▶ _PROVIDED RECORDS_
--- START ---

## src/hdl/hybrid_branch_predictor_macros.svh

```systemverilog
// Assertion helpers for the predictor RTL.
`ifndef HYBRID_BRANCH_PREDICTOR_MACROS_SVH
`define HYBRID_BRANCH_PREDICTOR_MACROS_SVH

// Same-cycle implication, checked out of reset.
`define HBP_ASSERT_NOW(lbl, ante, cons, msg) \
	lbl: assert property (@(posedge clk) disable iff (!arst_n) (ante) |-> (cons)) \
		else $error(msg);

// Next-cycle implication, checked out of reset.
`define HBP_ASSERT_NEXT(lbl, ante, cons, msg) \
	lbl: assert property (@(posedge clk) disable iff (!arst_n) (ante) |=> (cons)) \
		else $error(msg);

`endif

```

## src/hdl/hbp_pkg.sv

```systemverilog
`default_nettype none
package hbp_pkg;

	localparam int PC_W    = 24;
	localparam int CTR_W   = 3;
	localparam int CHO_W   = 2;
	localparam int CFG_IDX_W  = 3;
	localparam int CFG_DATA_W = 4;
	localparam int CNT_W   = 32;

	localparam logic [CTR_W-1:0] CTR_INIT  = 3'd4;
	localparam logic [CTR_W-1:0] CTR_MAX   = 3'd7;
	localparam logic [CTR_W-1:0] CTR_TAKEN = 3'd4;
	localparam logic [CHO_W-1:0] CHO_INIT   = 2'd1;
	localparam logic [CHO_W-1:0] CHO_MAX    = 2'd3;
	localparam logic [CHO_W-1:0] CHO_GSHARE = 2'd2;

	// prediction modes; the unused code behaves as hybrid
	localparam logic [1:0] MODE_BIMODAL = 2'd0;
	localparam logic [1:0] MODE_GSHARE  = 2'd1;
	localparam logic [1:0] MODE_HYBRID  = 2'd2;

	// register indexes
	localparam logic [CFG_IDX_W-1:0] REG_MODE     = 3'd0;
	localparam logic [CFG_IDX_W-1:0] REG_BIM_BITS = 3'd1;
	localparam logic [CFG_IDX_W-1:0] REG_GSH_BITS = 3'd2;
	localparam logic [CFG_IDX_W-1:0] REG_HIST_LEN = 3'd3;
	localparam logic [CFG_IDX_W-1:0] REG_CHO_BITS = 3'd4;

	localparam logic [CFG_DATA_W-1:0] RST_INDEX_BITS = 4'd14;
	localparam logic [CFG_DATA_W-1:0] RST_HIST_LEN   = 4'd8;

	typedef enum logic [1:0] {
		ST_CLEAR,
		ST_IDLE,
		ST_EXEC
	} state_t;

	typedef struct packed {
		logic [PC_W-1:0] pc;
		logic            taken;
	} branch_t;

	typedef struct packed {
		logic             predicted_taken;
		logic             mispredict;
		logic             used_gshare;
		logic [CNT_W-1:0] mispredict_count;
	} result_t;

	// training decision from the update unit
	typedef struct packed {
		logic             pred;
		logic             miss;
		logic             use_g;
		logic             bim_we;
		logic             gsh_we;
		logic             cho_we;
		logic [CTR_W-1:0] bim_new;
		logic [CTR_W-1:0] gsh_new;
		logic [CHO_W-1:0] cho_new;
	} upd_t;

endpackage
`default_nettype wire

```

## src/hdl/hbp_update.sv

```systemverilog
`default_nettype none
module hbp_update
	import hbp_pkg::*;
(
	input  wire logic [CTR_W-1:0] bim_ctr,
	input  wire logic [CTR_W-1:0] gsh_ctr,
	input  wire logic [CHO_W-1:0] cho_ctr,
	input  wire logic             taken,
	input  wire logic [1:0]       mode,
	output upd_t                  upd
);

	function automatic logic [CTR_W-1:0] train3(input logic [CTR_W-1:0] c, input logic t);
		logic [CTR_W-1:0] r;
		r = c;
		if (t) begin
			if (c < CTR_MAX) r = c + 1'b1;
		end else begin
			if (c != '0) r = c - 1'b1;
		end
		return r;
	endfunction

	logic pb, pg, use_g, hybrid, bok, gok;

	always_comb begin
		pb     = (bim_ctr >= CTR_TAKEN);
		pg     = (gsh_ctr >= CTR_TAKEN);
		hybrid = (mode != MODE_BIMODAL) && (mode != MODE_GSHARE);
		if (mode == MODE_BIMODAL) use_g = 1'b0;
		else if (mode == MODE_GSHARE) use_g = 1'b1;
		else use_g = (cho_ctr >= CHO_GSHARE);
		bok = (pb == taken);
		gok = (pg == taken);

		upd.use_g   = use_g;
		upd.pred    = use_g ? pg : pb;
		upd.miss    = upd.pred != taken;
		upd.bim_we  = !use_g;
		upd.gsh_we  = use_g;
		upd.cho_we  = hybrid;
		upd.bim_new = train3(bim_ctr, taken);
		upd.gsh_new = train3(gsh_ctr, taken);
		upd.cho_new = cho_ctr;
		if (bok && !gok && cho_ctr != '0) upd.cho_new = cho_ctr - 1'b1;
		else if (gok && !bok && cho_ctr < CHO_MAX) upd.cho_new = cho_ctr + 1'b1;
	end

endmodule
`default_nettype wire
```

--- END ---

▶ _EXERCISE PROMPT_
Reproduce the full listing exactly.

▶ _ANSWER TO THIS PROBLEM_
## src/hdl/hybrid_branch_predictor_macros.svh

```systemverilog
// Assertion helpers for the predictor RTL.
`ifndef HYBRID_BRANCH_PREDICTOR_MACROS_SVH
`define HYBRID_BRANCH_PREDICTOR_MACROS_SVH

// Same-cycle implication, checked out of reset.
`define HBP_ASSERT_NOW(lbl, ante, cons, msg) \
	lbl: assert property (@(posedge clk) disable iff (!arst_n) (ante) |-> (cons)) \
		else $error(msg);

// Next-cycle implication, checked out of reset.
`define HBP_ASSERT_NEXT(lbl, ante, cons, msg) \
	lbl: assert property (@(posedge clk) disable iff (!arst_n) (ante) |=> (cons)) \
		else $error(msg);

`endif

```

## src/hdl/hbp_pkg.sv

```systemverilog
`default_nettype none
package hbp_pkg;

	localparam int PC_W    = 24;
	localparam int CTR_W   = 3;
	localparam int CHO_W   = 2;
	localparam int CFG_IDX_W  = 3;
	localparam int CFG_DATA_W = 4;
	localparam int CNT_W   = 32;

	localparam logic [CTR_W-1:0] CTR_INIT  = 3'd4;
	localparam logic [CTR_W-1:0] CTR_MAX   = 3'd7;
	localparam logic [CTR_W-1:0] CTR_TAKEN = 3'd4;
	localparam logic [CHO_W-1:0] CHO_INIT   = 2'd1;
	localparam logic [CHO_W-1:0] CHO_MAX    = 2'd3;
	localparam logic [CHO_W-1:0] CHO_GSHARE = 2'd2;

	// prediction modes; the unused code behaves as hybrid
	localparam logic [1:0] MODE_BIMODAL = 2'd0;
	localparam logic [1:0] MODE_GSHARE  = 2'd1;
	localparam logic [1:0] MODE_HYBRID  = 2'd2;

	// register indexes
	localparam logic [CFG_IDX_W-1:0] REG_MODE     = 3'd0;
	localparam logic [CFG_IDX_W-1:0] REG_BIM_BITS = 3'd1;
	localparam logic [CFG_IDX_W-1:0] REG_GSH_BITS = 3'd2;
	localparam logic [CFG_IDX_W-1:0] REG_HIST_LEN = 3'd3;
	localparam logic [CFG_IDX_W-1:0] REG_CHO_BITS = 3'd4;

	localparam logic [CFG_DATA_W-1:0] RST_INDEX_BITS = 4'd14;
	localparam logic [CFG_DATA_W-1:0] RST_HIST_LEN   = 4'd8;

	typedef enum logic [1:0] {
		ST_CLEAR,
		ST_IDLE,
		ST_EXEC
	} state_t;

	typedef struct packed {
		logic [PC_W-1:0] pc;
		logic            taken;
	} branch_t;

	typedef struct packed {
		logic             predicted_taken;
		logic             mispredict;
		logic             used_gshare;
		logic [CNT_W-1:0] mispredict_count;
	} result_t;

	// training decision from the update unit
	typedef struct packed {
		logic             pred;
		logic             miss;
		logic             use_g;
		logic             bim_we;
		logic             gsh_we;
		logic             cho_we;
		logic [CTR_W-1:0] bim_new;
		logic [CTR_W-1:0] gsh_new;
		logic [CHO_W-1:0] cho_new;
	} upd_t;

endpackage
`default_nettype wire

```

## src/hdl/hbp_update.sv

```systemverilog
`default_nettype none
module hbp_update
	import hbp_pkg::*;
(
	input  wire logic [CTR_W-1:0] bim_ctr,
	input  wire logic [CTR_W-1:0] gsh_ctr,
	input  wire logic [CHO_W-1:0] cho_ctr,
	input  wire logic             taken,
	input  wire logic [1:0]       mode,
	output upd_t                  upd
);

	function automatic logic [CTR_W-1:0] train3(input logic [CTR_W-1:0] c, input logic t);
		logic [CTR_W-1:0] r;
		r = c;
		if (t) begin
			if (c < CTR_MAX) r = c + 1'b1;
		end else begin
			if (c != '0) r = c - 1'b1;
		end
		return r;
	endfunction

	logic pb, pg, use_g, hybrid, bok, gok;

	always_comb begin
		pb     = (bim_ctr >= CTR_TAKEN);
		pg     = (gsh_ctr >= CTR_TAKEN);
		hybrid = (mode != MODE_BIMODAL) && (mode != MODE_GSHARE);
		if (mode == MODE_BIMODAL) use_g = 1'b0;
		else if (mode == MODE_GSHARE) use_g = 1'b1;
		else use_g = (cho_ctr >= CHO_GSHARE);
		bok = (pb == taken);
		gok = (pg == taken);

		upd.use_g   = use_g;
		upd.pred    = use_g ? pg : pb;
		upd.miss    = upd.pred != taken;
		upd.bim_we  = !use_g;
		upd.gsh_we  = use_g;
		upd.cho_we  = hybrid;
		upd.bim_new = train3(bim_ctr, taken);
		upd.gsh_new = train3(gsh_ctr, taken);
		upd.cho_new = cho_ctr;
		if (bok && !gok && cho_ctr != '0) upd.cho_new = cho_ctr - 1'b1;
		else if (gok && !bok && cho_ctr < CHO_MAX) upd.cho_new = cho_ctr + 1'b1;
	end

endmodule
`default_nettype wire
```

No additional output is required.